Nigeria now stands at a delicate moment.
The ruling party has deployed a wide range of political tools to contain and fragment the opposition. Opposition politicians are arrested, alliances are disrupted, narratives are managed, and dissenting voices are subjected to scrutiny that often exceeds the bounds of fairness. These efforts may yield short-term advantages, but they carry long-term risks. Presidential power that exhausts itself in the attempt to eliminate opposition often ends up weakening the very institutions that sustain its legitimacy.

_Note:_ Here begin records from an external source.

From an optimization exercise on the open Yosys and OpenROAD flow, aimed at small area, a short achievable clock period and few clock cycles; shortcuts taken in it are not production practice.
Function was checked by simulation only, so behaviour that the tests miss may differ from the original.

## sierra
Design mandelbrot_engine, start of the top module:
module mandelbrot_engine (
	input logic tb_clk,
	input logic rst_n,
	input logic start,
	input logic [75:0] region,
	input logic [8-1:0] max_iter,
	output logic busy,
	output logic pixel_valid,
	output logic frame_done,
	output logic [23:0] pixel
);
	localparam int NU = 3;
	logic [55:0] region_q;
	logic [7:0] mi_q;
	logic [7:0] mi_m1;
	logic mi_small;
	logic idle;
	logic frame_load;
	logic take;
	logic avail;
	logic avail_next;
	logic any_next;
	logic [7:0] map_x;
	logic [7:0] map_y;
	logic [12:0] map_cr;
	logic [12:0] map_ci;
	logic map_in_r;
	logic map_in_i;
	logic [NU-1:0] u_free;
	logic [NU-1:0] u_avail;
	logic [NU-1:0] u_take;
	logic [NU-1:0] u_req;
	logic [NU-1:0] u_ok;
	logic [NU-1:0] u_any;
	logic [23:0] u_data [NU];
	always_ff @(posedge tb_clk)
	begin
		if (idle)
		begin
			region_q <= {region[75:56], region[35:0]};
			mi_q <= max_iter;
		end
	end
	always_ff @(posedge tb_clk)
	begin
		mi_small <= (mi_q[7:1] == 7'd0);
		mi_m1 <= mi_q - 8'd1;
	end
	pixel_scheduler pixel_scheduler_i (
		.tb_clk(tb_clk),
		.rst_n(rst_n),
		.start(start),
  ...
Size in the first run: roughly 7600 cells after synthesis.
==> flow/config.mk <==
export PLATFORM = sky130hd
export DESIGN_NAME = mandelbrot_engine
export DESIGN_NICKNAME = mandelbrot_engine
export VERILOG_FILES = /design/flow/design.v
export SDC_FILE = /design/flow/constraint.sdc
export NUM_CORES = 4
export LEC_CHECK = 0
export ABC_AREA = 1
export CAP_MARGIN = 20
export CORE_ASPECT_RATIO = 0.5
export CORE_MARGIN = 2
export CORE_UTILIZATION = 55
export PLACE_DENSITY = 0.7
export SLEW_MARGIN = 70
==> flow/constraint.sdc <==
create_clock -name core_clock -period 15.0 [get_ports {tb_clk}]
set_input_delay 3.0000 -clock core_clock [delete_from_list [all_inputs] [get_ports {tb_clk}]]
set_output_delay 3.0000 -clock core_clock [all_outputs]
set_load 0.01 [all_outputs]
standard.sh (not shown) runs the stock make flow with config.mk's settings and CLKGATE_MAP_FILE= SYNTH_SCRIPT=/design/flow/synth_recipe.tcl, a recipe that flattens the netlist after the stock synthesis.
==> flow/flow/run.sh <==
#!/bin/bash
# The standard layout (standard.sh), with two changes: the port buffers
# on buf_2 instead of the default delay buffer, and Yosys's synth run with
# -noabc, so its quick ABC pass does not rewrite the adder trees before ORFS
# extracts full adders (the final ABC mapping still runs). The constraints
# and the clock period are the standard flow's.
set -euo pipefail
export BUFFER_PORTS_ARGS="-buffer_cell sky130_fd_sc_hd__buf_2"
export SYNTH_ARGS="-noabc"
bash standard.sh > standard.log 2>&1
Testbench counts of sierra, summed over its fixed seeds: cycles 117,479.
Modified inputs, zinc compared to sierra
# sierra
export LEC_CHECK = 0
export ABC_AREA = 1
export CAP_MARGIN = 20
export CORE_ASPECT_RATIO = 0.5
export CORE_MARGIN = 2
export CORE_UTILIZATION = 55
export PLACE_DENSITY = 0.7
export SLEW_MARGIN = 70
create_clock -name core_clock -period 15.0 [get_ports {tb_clk}]
# zinc
export LEC_CHECK = 0
export ABC_AREA = 1
export CAP_MARGIN = 40
export CORE_MARGIN = 2
export CORE_UTILIZATION = 55
export CTS_CLUSTER_DIAMETER = 100
export CTS_CLUSTER_SIZE = 24
export PLACE_DENSITY = 0.7
export SLEW_MARGIN = 80
create_clock -name core_clock -period 15.0 [get_ports {tb_clk}]
==> flow/flow/run.sh <==
#!/bin/bash
# The standard layout (standard.sh) with three changes: the port buffers
# on buf_2, the delay buffers marked don't-use so repairs use plain buffers,
# and Yosys's synth run with -noabc, so its quick ABC pass does not rewrite
# the adder trees before ORFS extracts full adders (the final ABC mapping
# still runs). The constraints and the clock period are the standard flow's.
set -euo pipefail
export BUFFER_PORTS_ARGS="-buffer_cell sky130_fd_sc_hd__buf_2"
export DONT_USE_CELLS="sky130_fd_sc_hd__clkdlybuf4s15_1 sky130_fd_sc_hd__clkdlybuf4s15_2 sky130_fd_sc_hd__clkdlybuf4s18_1 sky130_fd_sc_hd__clkdlybuf4s18_2 sky130_fd_sc_hd__clkdlybuf4s25_1 sky130_fd_sc_hd__clkdlybuf4s25_2 sky130_fd_sc_hd__clkdlybuf4s50_1 sky130_fd_sc_hd__clkdlybuf4s50_2"
export SYNTH_ARGS="-noabc"
bash standard.sh > standard.log 2>&1
zinc vs sierra — clock skew rose 0.019 ns. zinc reports its capturing instance or port of the critical path as frame_done while sierra reports busy. zinc vs sierra on initial core utilization: zinc is the lower one. zinc against sierra; layout filler cell count is up slightly. Lower shortest clock period the worst path allows after layout goes to sierra over zinc. Between zinc and sierra, it is zinc whose maximum frequency is lower, by 1.3%. zinc has wire length of the first global-routing pass above what sierra had. Cell area after placement: zinc vs sierra up 1700 sq um.
The following lists how amber was set up differently from zinc:
# zinc
export LEC_CHECK = 0
export ABC_AREA = 1
export CAP_MARGIN = 40
export CORE_MARGIN = 2
export CORE_UTILIZATION = 55
export CTS_CLUSTER_DIAMETER = 100
export CTS_CLUSTER_SIZE = 24
export PLACE_DENSITY = 0.7
export SLEW_MARGIN = 80
create_clock -name core_clock -period 15.0 [get_ports {tb_clk}]
# amber
export LEC_CHECK = 0
export ABC_AREA = 1
export CAP_MARGIN = 20
export CORE_ASPECT_RATIO = 0.5
export CORE_MARGIN = 2
export CORE_UTILIZATION = 55
export CTS_CLUSTER_DIAMETER = 100
export CTS_CLUSTER_SIZE = 24
export PLACE_DENSITY = 0.7
export SLEW_MARGIN = 70
create_clock -name core_clock -period 15.0 [get_ports {tb_clk}]
==> flow/flow/run.sh <==
#!/bin/bash
# The standard layout (standard.sh), with two changes: the port buffers
# on buf_2 instead of the default delay buffer, and Yosys's synth run with
# -noabc, so its quick ABC pass does not rewrite the adder trees before ORFS
# extracts full adders (the final ABC mapping still runs). The constraints
# and the clock period are the standard flow's.
set -euo pipefail
export BUFFER_PORTS_ARGS="-buffer_cell sky130_fd_sc_hd__buf_2"
export SYNTH_ARGS="-noabc"
bash standard.sh > standard.log 2>&1
## What came out
amber: no failed stages, no open violations at the end
amber against zinc: inserted tap cell count picked up an extra 24.
The higher sum of routed wire length over all layers of amber and zinc is in zinc.
Taking zinc as the reference, in amber die area roughly the same, minimum setup slack after placement lower.
Changes observed in amber relative to zinc: overall via count from detail_route now smaller; worst hold margin now larger.
Reported for amber and zinc, post-synthesis share of cell area spent on full adders, half adders and majority gates turned out identical to the last digit.
Area overhead of the layout relative to synthesis for amber: 3.2 points down relative to zinc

There is a growing sense that the next phase of this contest may not be fought solely in the arena of public persuasion but in the corridors where rules are interpreted and enforced. The emergence of a unified opposition platform, particularly under the banner of the African Democratic Congress, has introduced a new variable into the equation. If such a platform succeeds in producing a credible presidential candidate who can galvanise public support, the temptation to neutralise that candidacy through institutional means may prove strong. It is here that one must speak, not as a partisan, but as an observer of patterns, almost as an oracle peering into a crystal ball clouded by history but illuminated by precedent. The signs suggest a trajectory that is both familiar and troubling. When all other strategies have been deployed and the opposition remains resilient, the focus often shifts to the gatekeepers of the electoral process. Technicalities become decisive. Compliance becomes selective. Legality becomes a weapon rather than a shield.
If this trajectory continues unchecked, one foresees a scenario in which the candidate that emerges from the opposition ranks under the African Democratic Congress faces not only political contestation but also institutional challenge of a magnitude that effectively removes him or her from the ballot. The justification will be couched in the language of law. The effect will be unmistakably political. The outcome will be an election that proceeds with the form of competition but without its substance.
Such a development would not merely be a setback for the opposition. It would be a test of Nigeria’s democratic resilience. It would raise fundamental questions about the independence of the electoral umpire and the integrity of the processes that underpin the transfer of power. It would also remind Nigerians that democracy is not sustained by elections alone but by the conditions that make those elections meaningful. Power has a way of revealing itself most clearly at the moment it believes it has nothing left to prove. When it has exhausted persuasion, it turns to compulsion. When it has exhausted argument, it turns to authority. The challenge for Nigeria is to ensure that this moment, if it comes, does not define its future. The people already understand the stakes. The question is whether those who govern will recognise that the strength of a democracy lies not in the weakness of its opposition but in its ability to withstand it.